» Work task
Going through the lines below, tally those that include "tens", and give only the number.

» Dataset
---
Source: an optimization exercise on an open RTL-to-GDS flow (aim: small area). Production flows keep margins and buffers that such runs may drop. Function was checked by simulation only, so behaviour that the tests miss may differ from the original. Power figures rest on the tool's default switching activity, not on a simulated workload.

**design.v**
```verilog
module qfsb (
    input  wire       clk,
    input  wire       rst_n,
    input  wire [4:0] h_addr,
    input  wire [7:0] h_wdata,
    input  wire       h_we,
    output reg  [7:0] h_rdata,
    output wire       tick_irq,
    output wire       adc_cfg,
    output wire       adc_start,
    input  wire       adc_busy,
    input  wire [7:0] adc_result,
    output wire [3:0] lcd_d,
    output wire       lcd_rs,
    output wire       lcd_e,
    input  wire       btn_in,
    output wire       act_oe,
    output wire       act_pwm
);
    localparam integer P_UNIT_CYCLES         = 1;
    localparam integer P_NIBBLE_SETTLE_UNITS = 5;
    localparam integer P_EPULSE_CYCLES       = 1;
    localparam integer P_SETTLE_CYCLES       = 2;
    localparam integer P_POWERON_CYCLES      = 3;
    localparam integer P_PWM_PRESCALE        = 1;
    localparam [0:0]   P_CFG_POT             = 1'b0;
    localparam [0:0]   P_CFG_TEMP            = 1'b1;
    localparam integer P_CAL_OFFSET          = 110;
    localparam integer P_CAL_NUM             = 461;
    localparam integer P_CAL_DEN             = 1000;
    localparam [7:0]   P_DUTY_BASE           = 8'd255;
    localparam [7:0]   P_DUTY_GAIN           = 8'd10;
    localparam         P_BTN_PRESSED_LEVEL   = 1'b0;
    localparam [7:0]   P_THR_RESET           = 8'd10;
    localparam integer LCD_SETTLE = P_NIBBLE_SETTLE_UNITS * P_UNIT_CYCLES;
    localparam integer DLY_MAX0 = (P_POWERON_CYCLES > LCD_SETTLE) ? P_POWERON_CYCLES : LCD_SETTLE;
    localparam integer DLY_MAX1 = (P_SETTLE_CYCLES > P_EPULSE_CYCLES) ? P_SETTLE_CYCLES : P_EPULSE_CYCLES;
    localparam integer DLY_MAX  = (DLY_MAX0 > DLY_MAX1) ? DLY_MAX0 : DLY_MAX1;
    localparam integer DLY_W    = $clog2(DLY_MAX + 1);
    localparam integer PRE_W    = (P_PWM_PRESCALE > 1) ? $clog2(P_PWM_PRESCALE) : 1;
    localparam [PRE_W-1:0] PRE_LAST = P_PWM_PRESCALE - 1;
    localparam [DLY_W-1:0] DLY_POWERON = P_POWERON_CYCLES;
    localparam [DLY_W-1:0] DLY_SETTLE  = P_SETTLE_CYCLES;
    localparam [DLY_W-1:0] DLY_EPULSE  = P_EPULSE_CYCLES;
    localparam [DLY_W-1:0] DLY_LCD     = LCD_SETTLE;
    localparam [1:0] S_INIT = 2'd0, S_IDLE = 2'd1, S_EXEC = 2'd2, S_RUN = 2'd3;
    localparam [3:0] P_IDLE = 4'd0,    
                     P_BOOT = 4'd1,    
                     P_PWR  = 4'd2,    
                     P_INIT = 4'd3,    
                     P_ONE  = 4'd4,    
                     P_BTN  = 4'd5,    
                     P_ADC  = 4'd6,    
                     P_PWM  = 4'd7,    
                     P_RCLR = 4'd8,    
                     P_RHDR = 4'd9,    
                     P_DRAW = 4'd10,   
                     P_SEND = 4'd11;   
    localparam [2:0] A_IDLE = 3'd0, A_SEL = 3'd1, A_SETTLE = 3'd2, A_START = 3'd3,
                     A_WAIT = 3'd4, A_DONE = 3'd5;
    localparam [1:0] L_IDLE = 2'd0, L_SETUP = 2'd1, L_EHI = 2'd2, L_ELO = 2'd3;
    localparam [3:0] OP_NOP = 4'h0, OP_SAMPLE = 4'h1, OP_PWM = 4'h2, OP_BTN = 4'h3,
                     OP_INIT = 4'h4, OP_SEND = 4'h5, OP_DRAW = 4'h6, OP_CLEAR = 4'h7,
                     OP_PUT = 4'h8, OP_FMT = 4'h9, OP_REDRAW = 4'hA, OP_ITER = 4'hB,
                     OP_RUN = 4'hC, OP_ACK = 4'hD;
    function legal_cmd(input [7:0] c);
        begin
            case (c[7:4])
                OP_NOP, OP_PWM, OP_BTN, OP_INIT,
                OP_REDRAW, OP_ITER, OP_RUN, OP_ACK: legal_cmd = (c[3:0] == 4'h0);
                OP_SAMPLE, OP_SEND:                 legal_cmd = (c[3:1] == 3'b000);
                OP_DRAW, OP_CLEAR, OP_FMT:          legal_cmd = (c[2:0] == 3'b000);
                OP_PUT:                             legal_cmd = 1'b1;
                default:                            legal_cmd = 1'b0;
            endcase
        end
    endfunction
    function [7:0] cal(input [7:0] raw);
        reg [17:0] prod, quot;
        begin
            if (raw < P_CAL_OFFSET[7:0]) begin
                cal = 8'd0;
            end else begin
                prod = {10'd0, raw - P_CAL_OFFSET[7:0]} * P_CAL_NUM[17:0];
                quot = prod / P_CAL_DEN[17:0];
                cal  = quot[7:0];
            end
        end
    endfunction
    function [23:0] fmt3(input [7:0] v);
        reg [7:0] hundreds, tens, ones;
        begin
            hundreds = v / 8'd100;
            tens     = (v / 8'd10) % 8'd10;
            ones     = v % 8'd10;
            fmt3     = {8'h30 + hundreds, 8'h30 + tens, 8'h30 + ones};
        end
    endfunction
    function [7:0] init_byte(input [2:0] i);
        begin
            case (i)
                3'd0: init_byte = 8'h33;
                3'd1: init_byte = 8'h32;
                3'd2: init_byte = 8'h28;
                3'd3: init_byte = 8'h01;
                3'd4: init_byte = 8'h0C;
                3'd5: init_byte = 8'h06;
                default: init_byte = 8'h00;
            endcase
        end
    endfunction
    function [3:0] init_byte_hi(input [2:0] i);
        reg [7:0] b;
        begin
            b            = init_byte(i);
            init_byte_hi = b[7:4];
        end
    endfunction
    reg [1:0]   seq;
    reg [3:0]   phase;
    reg [7:0]   cmd_l, arg_l, arg;
    reg [7:0]   thr, temp, duty, duty_act, raw_l;
    reg         act_en, menu, btn;
    reg         st_run, st_tick, err_ill, err_busy;
    reg [127:0] lbuf;                
    reg [7:0]   pwm_cnt;
    reg [PRE_W-1:0] pre_cnt;
    reg         btn_s1, btn_s2;
    reg [DLY_W-1:0] dly;
    reg [2:0]   adc_st;
    reg         adc_tmp;             
    reg [1:0]   lcd_st;
    reg         adc_cfg_q, adc_start_q, lcd_rs_q, lcd_e_q;
    reg [3:0]   lcd_d_q;
    reg [2:0]   bi;                  
    reg         nib;                 
    reg         dl;                  
    reg [3:0]   dc;                  
    assign tick_irq  = st_tick;
    assign adc_cfg   = adc_cfg_q;
    assign adc_start = adc_start_q;
    assign lcd_d     = lcd_d_q;
    assign lcd_rs    = lcd_rs_q;
    assign lcd_e     = lcd_e_q;
    assign act_oe    = act_en;
    assign act_pwm   = (pwm_cnt < duty_act);
    function [7:0] lcell(input [127:0] b, input l, input [2:0] i);
        begin
            lcell = b[{l, i} * 8 +: 8];
        end
    endfunction
    always @(*) begin
        case (h_addr)
            5'h00:   h_rdata = {3'b000, err_busy, err_ill, st_tick, st_run, seq != S_IDLE};
            5'h01:   h_rdata = arg;
            5'h02:   h_rdata = thr;
            5'h03:   h_rdata = temp;
            5'h04:   h_rdata = duty;
            5'h05:   h_rdata = {5'b00000, btn, menu, act_en};
            default: h_rdata = h_addr[4] ? lcell(lbuf, h_addr[3], h_addr[2:0]) : 8'h00;
        endcase
    end
    wire cmd_wr  = h_we && (h_addr == 5'h00);
    wire is_ack  = cmd_wr && (h_wdata == 8'hD0);
    wire accept  = cmd_wr && !is_ack && (seq == S_IDLE) && legal_cmd(h_wdata);
    wire [3:0] op    = cmd_l[7:4];
    wire       chain = (op == OP_ITER) || (op == OP_RUN);
    wire lcd_last = (lcd_st == L_ELO) && (dly == 1);
    wire adc_last = (adc_st == A_DONE);
    wire pre_wrap = (pre_cnt == PRE_LAST);
    wire pwm_wrap = pre_wrap && (pwm_cnt == 8'd255);
    reg       lcd_call;              
    reg       lcd_call_rs;
    reg [3:0] lcd_call_nib;
    reg       adc_call;              
    reg       adc_call_tmp;
    reg [3:0] phase_n;
    reg       done;                  
    reg       pwr_load;              
    reg [2:0] bi_n;
    reg       nib_n, dl_n;
    reg [3:0] dc_n;
    reg [7:0] cur_byte;              
    reg       cur_rs;
    reg [7:0] nxt_char;
    always @(*) begin
        lcd_call     = 1'b0;
        lcd_call_rs  = 1'b0;
        lcd_call_nib = 4'h0;
        adc_call     = 1'b0;
        adc_call_tmp = 1'b0;
        phase_n      = phase;
        done         = 1'b0;
        pwr_load     = 1'b0;
        bi_n         = bi;
        nib_n        = nib;
        dl_n         = dl;
        dc_n         = dc;
        case (phase)
            P_INIT:  begin cur_byte = init_byte(bi); cur_rs = 1'b0; end
            P_SEND:  begin cur_byte = arg_l;         cur_rs = cmd_l[0]; end
            default: begin
                cur_byte = (dc == 4'd0) ? (dl ? 8'hC0 : 8'h80) : lcell(lbuf, dl, dc[2:0] - 3'd1);
                cur_rs   = (dc != 4'd0);
            end
        endcase
        nxt_char = (dc == 4'd8) ? 8'h00 : lcell(lbuf, dl, dc[2:0]);
        if (accept) begin
            case (h_wdata[7:4])
                OP_SAMPLE: begin
                    phase_n      = P_ADC;
                    adc_call     = 1'b1;
                    adc_call_tmp = h_wdata[0];
                end
                OP_PWM:    phase_n = P_PWM;
                OP_BTN:    phase_n = P_BTN;
                OP_INIT: begin
                    phase_n  = P_PWR;
                    pwr_load = 1'b1;
                end
                OP_SEND: begin
                    phase_n      = P_SEND;
                    nib_n        = 1'b0;
                    lcd_call     = 1'b1;
                    lcd_call_rs  = h_wdata[0];
                    lcd_call_nib = arg[7:4];
                end
                OP_DRAW: begin
                    phase_n      = P_DRAW;
                    dl_n         = h_wdata[3];
                    dc_n         = 4'd0;
                    nib_n        = 1'b0;
                    lcd_call     = 1'b1;
                    lcd_call_nib = h_wdata[3] ? 4'hC : 4'h8;
                end
                OP_REDRAW: phase_n = P_RCLR;
                OP_ITER, OP_RUN: phase_n = P_BTN;
                default:   phase_n = P_ONE;    
            endcase
        end else begin
            case (phase)
                P_BOOT: begin
                    phase_n  = P_PWR;
                    pwr_load = 1'b1;
                end
                P_PWR: if (dly == 1) begin
                    phase_n      = P_INIT;
                    bi_n         = 3'd0;
                    nib_n        = 1'b0;
                    lcd_call     = 1'b1;
                    lcd_call_nib = init_byte_hi(3'd0);
                end
                P_ONE: done = 1'b1;
                P_BTN: if (chain) begin
                    phase_n      = P_ADC;
                    adc_call     = 1'b1;
                    adc_call_tmp = 1'b0;
                end else begin
                    done = 1'b1;
                end
                P_ADC: if (adc_last) begin
                    if (chain && !adc_tmp) begin
                        adc_call     = 1'b1;
                        adc_call_tmp = 1'b1;
                    end else if (chain) begin
                        phase_n = P_PWM;
                    end else begin
                        done = 1'b1;
                    end
                end
                P_PWM:  if (chain) phase_n = P_RCLR; else done = 1'b1;
                P_RCLR: phase_n = P_RHDR;
                P_RHDR: begin
                    phase_n      = P_DRAW;
                    dl_n         = 1'b0;
                    dc_n         = 4'd0;
                    nib_n        = 1'b0;
                    lcd_call     = 1'b1;
                    lcd_call_nib = 4'h8;
                end
                P_INIT, P_SEND, P_DRAW: if (lcd_last) begin
                    if (!nib) begin
                        nib_n        = 1'b1;
                        lcd_call     = 1'b1;
                        lcd_call_rs  = cur_rs;
                        lcd_call_nib = cur_byte[3:0];
                    end else begin
                        nib_n = 1'b0;
                        case (phase)
                            P_INIT: if (bi != 3'd7) begin
                                bi_n         = bi + 3'd1;
                                lcd_call     = 1'b1;
                                lcd_call_nib = init_byte_hi(bi + 3'd1);
                            end else begin
                                done = 1'b1;
                            end
                            P_SEND: done = 1'b1;
                            default: begin
                                if (dc != 4'd8 && nxt_char != 8'h00) begin
                                    dc_n         = dc + 4'd1;
                                    lcd_call     = 1'b1;
                                    lcd_call_rs  = 1'b1;
                                    lcd_call_nib = nxt_char[7:4];
                                end else if (op != OP_DRAW && !dl) begin
                                    dl_n         = 1'b1;
                                    dc_n         = 4'd0;
                                    lcd_call     = 1'b1;
                                    lcd_call_nib = 4'hC;
                                end else if (op == OP_RUN) begin
                                    phase_n = P_BTN;
                                end else begin
                                    done = 1'b1;
                                end
                            end
                        endcase
                    end
                end
                default: ;
            endcase
        end
        if (done) phase_n = P_IDLE;
    end
    wire [23:0] fmt_digits = fmt3((phase == P_RHDR) ? (menu ? temp : thr) : arg_l);
    wire        pressed    = (btn_s2 == P_BTN_PRESSED_LEVEL);
    integer     k;
    always @(posedge clk) begin
        if (!rst_n) begin
            seq         <= S_INIT;
            phase       <= P_BOOT;
            cmd_l       <= 8'h00;
            arg_l       <= 8'h00;
            arg         <= 8'h00;
            thr         <= P_THR_RESET;
            temp        <= 8'h00;
            duty        <= 8'h00;
            duty_act    <= 8'h00;
            raw_l       <= 8'h00;
            act_en      <= 1'b0;
            menu        <= 1'b0;
            btn         <= 1'b0;
            st_run      <= 1'b0;
            st_tick     <= 1'b0;
            err_ill     <= 1'b0;
            err_busy    <= 1'b0;
            lbuf        <= {16{8'h20}};
            pwm_cnt     <= 8'h00;
            pre_cnt     <= {PRE_W{1'b0}};
            btn_s1      <= ~P_BTN_PRESSED_LEVEL;
            btn_s2      <= ~P_BTN_PRESSED_LEVEL;
            dly         <= {DLY_W{1'b0}};
            adc_st      <= A_IDLE;
            adc_tmp     <= 1'b0;
            lcd_st      <= L_IDLE;
            adc_cfg_q   <= P_CFG_POT;
            adc_start_q <= 1'b0;
            lcd_rs_q    <= 1'b0;
            lcd_e_q     <= 1'b0;
            lcd_d_q     <= 4'h0;
            bi          <= 3'd0;
            nib         <= 1'b0;
            dl          <= 1'b0;
            dc          <= 4'd0;
        end else begin
            btn_s1 <= btn_in;
            btn_s2 <= btn_s1;
            if (pre_wrap) begin
                pre_cnt <= {PRE_W{1'b0}};
                pwm_cnt <= pwm_cnt + 8'd1;
                if (pwm_cnt == 8'd255)
                    duty_act <= duty;
            end else begin
                pre_cnt <= pre_cnt + 1'b1;
            end
            if (pwm_wrap)
                st_tick <= 1'b1;
            else if (is_ack)
                st_tick <= 1'b0;
            if (h_we && h_addr == 5'h01)
                arg <= h_wdata;
            if (cmd_wr && !is_ack) begin
                if (seq != S_IDLE)
                    err_busy <= 1'b1;
                else if (!legal_cmd(h_wdata))
                    err_ill <= 1'b1;
            end
            if (accept) begin
                cmd_l <= h_wdata;
                arg_l <= arg;
                if (h_wdata == 8'hC0) begin
                    seq    <= S_RUN;
                    st_run <= 1'b1;
                end else begin
                    seq <= S_EXEC;
                end
            end else if (done) begin
                seq <= S_IDLE;
            end
            phase <= phase_n;
            bi    <= bi_n;
            nib   <= nib_n;
            dl    <= dl_n;
            dc    <= dc_n;
            if (phase == P_ONE) begin
                case (op)
                    OP_CLEAR: for (k = 0; k < 8; k = k + 1)
                                  lbuf[{cmd_l[3], k[2:0]} * 8 +: 8] <= 8'h20;
                    OP_PUT:   lbuf[cmd_l[3:0] * 8 +: 8] <= arg_l;
                    OP_FMT: begin
                        lbuf[{cmd_l[3], 3'd0} * 8 +: 8] <= fmt_digits[23:16];
                        lbuf[{cmd_l[3], 3'd1} * 8 +: 8] <= fmt_digits[15:8];
                        lbuf[{cmd_l[3], 3'd2} * 8 +: 8] <= fmt_digits[7:0];
                    end
                    default: ;
                endcase
            end
            if (phase == P_BTN) begin
                if (!btn && pressed) begin
                    btn <= 1'b1;
                end else if (btn && !pressed) begin
                    btn  <= 1'b0;
                    menu <= ~menu;
                end
            end
            if (phase == P_PWM) begin
                if (temp <= thr) begin
                    act_en <= 1'b0;
                end else begin
                    act_en <= 1'b1;
                    duty   <= P_DUTY_BASE - P_DUTY_GAIN * (thr - temp);
                end
            end
            if (phase == P_RCLR)
                lbuf <= {16{8'h20}};
            if (phase == P_RHDR) begin
                if (menu) begin
                    lbuf[0*8 +: 8]  <= 8'h54;    
                    lbuf[1*8 +: 8]  <= 8'h45;    
                    lbuf[2*8 +: 8]  <= 8'h4D;    
                    lbuf[3*8 +: 8]  <= 8'h50;    
                    lbuf[11*8 +: 8] <= 8'h43;    
                end else begin
                    lbuf[0*8 +: 8]  <= 8'h54;    
                    lbuf[1*8 +: 8]  <= 8'h48;    
                    lbuf[2*8 +: 8]  <= 8'h52;    
                    lbuf[3*8 +: 8]  <= 8'h45;    
                    lbuf[4*8 +: 8]  <= 8'h53;    
                end
                lbuf[8*8 +: 8]  <= fmt_digits[23:16];
                lbuf[9*8 +: 8]  <= fmt_digits[15:8];
                lbuf[10*8 +: 8] <= fmt_digits[7:0];
            end
            if (phase == P_ADC && adc_last) begin
                if (adc_tmp)
                    temp <= cal(raw_l);
                else
                    thr <= raw_l;
            end
            case (adc_st)
                A_SEL: begin
                    if (adc_tmp) begin
                        adc_st <= A_SETTLE;
                    end else begin
                        adc_start_q <= 1'b1;
                        adc_st      <= A_START;
                    end
                end
                A_SETTLE: if (dly == 1) begin
                    adc_start_q <= 1'b1;
                    adc_st      <= A_START;
                end
                A_START: begin
                    adc_start_q <= 1'b0;
                    adc_st      <= A_WAIT;
                end
                A_WAIT: if (!adc_busy) begin
                    raw_l <= adc_result;
                    if (adc_tmp)
                        adc_cfg_q <= P_CFG_POT;
                    adc_st <= A_DONE;
                end
                A_DONE: adc_st <= A_IDLE;
                default: ;
            endcase
            if (adc_call) begin
                adc_cfg_q <= adc_call_tmp ? P_CFG_TEMP : P_CFG_POT;
                adc_tmp   <= adc_call_tmp;
                adc_st    <= A_SEL;
            end
            case (lcd_st)
                L_SETUP: begin
                    lcd_e_q <= 1'b1;
                    lcd_st  <= L_EHI;
                end
                L_EHI: if (dly == 1) begin
                    lcd_e_q <= 1'b0;
                    lcd_st  <= L_ELO;
                end
                L_ELO: if (dly == 1)
                    lcd_st <= L_IDLE;
                default: ;
            endcase
            if (lcd_call) begin
                lcd_rs_q <= lcd_call_rs;
                lcd_d_q  <= lcd_call_nib;
                lcd_st   <= L_SETUP;
            end
            if (pwr_load)
                dly <= DLY_POWERON;
            else if (adc_st == A_SEL && adc_tmp)
                dly <= DLY_SETTLE;
            else if (lcd_st == L_SETUP)
                dly <= DLY_EPULSE;
            else if (lcd_st == L_EHI && dly == 1)
                dly <= DLY_LCD;
            else if (dly != 0)
                dly <= dly - 1'b1;
        end
    end
endmodule
```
---
» Reply to the task
3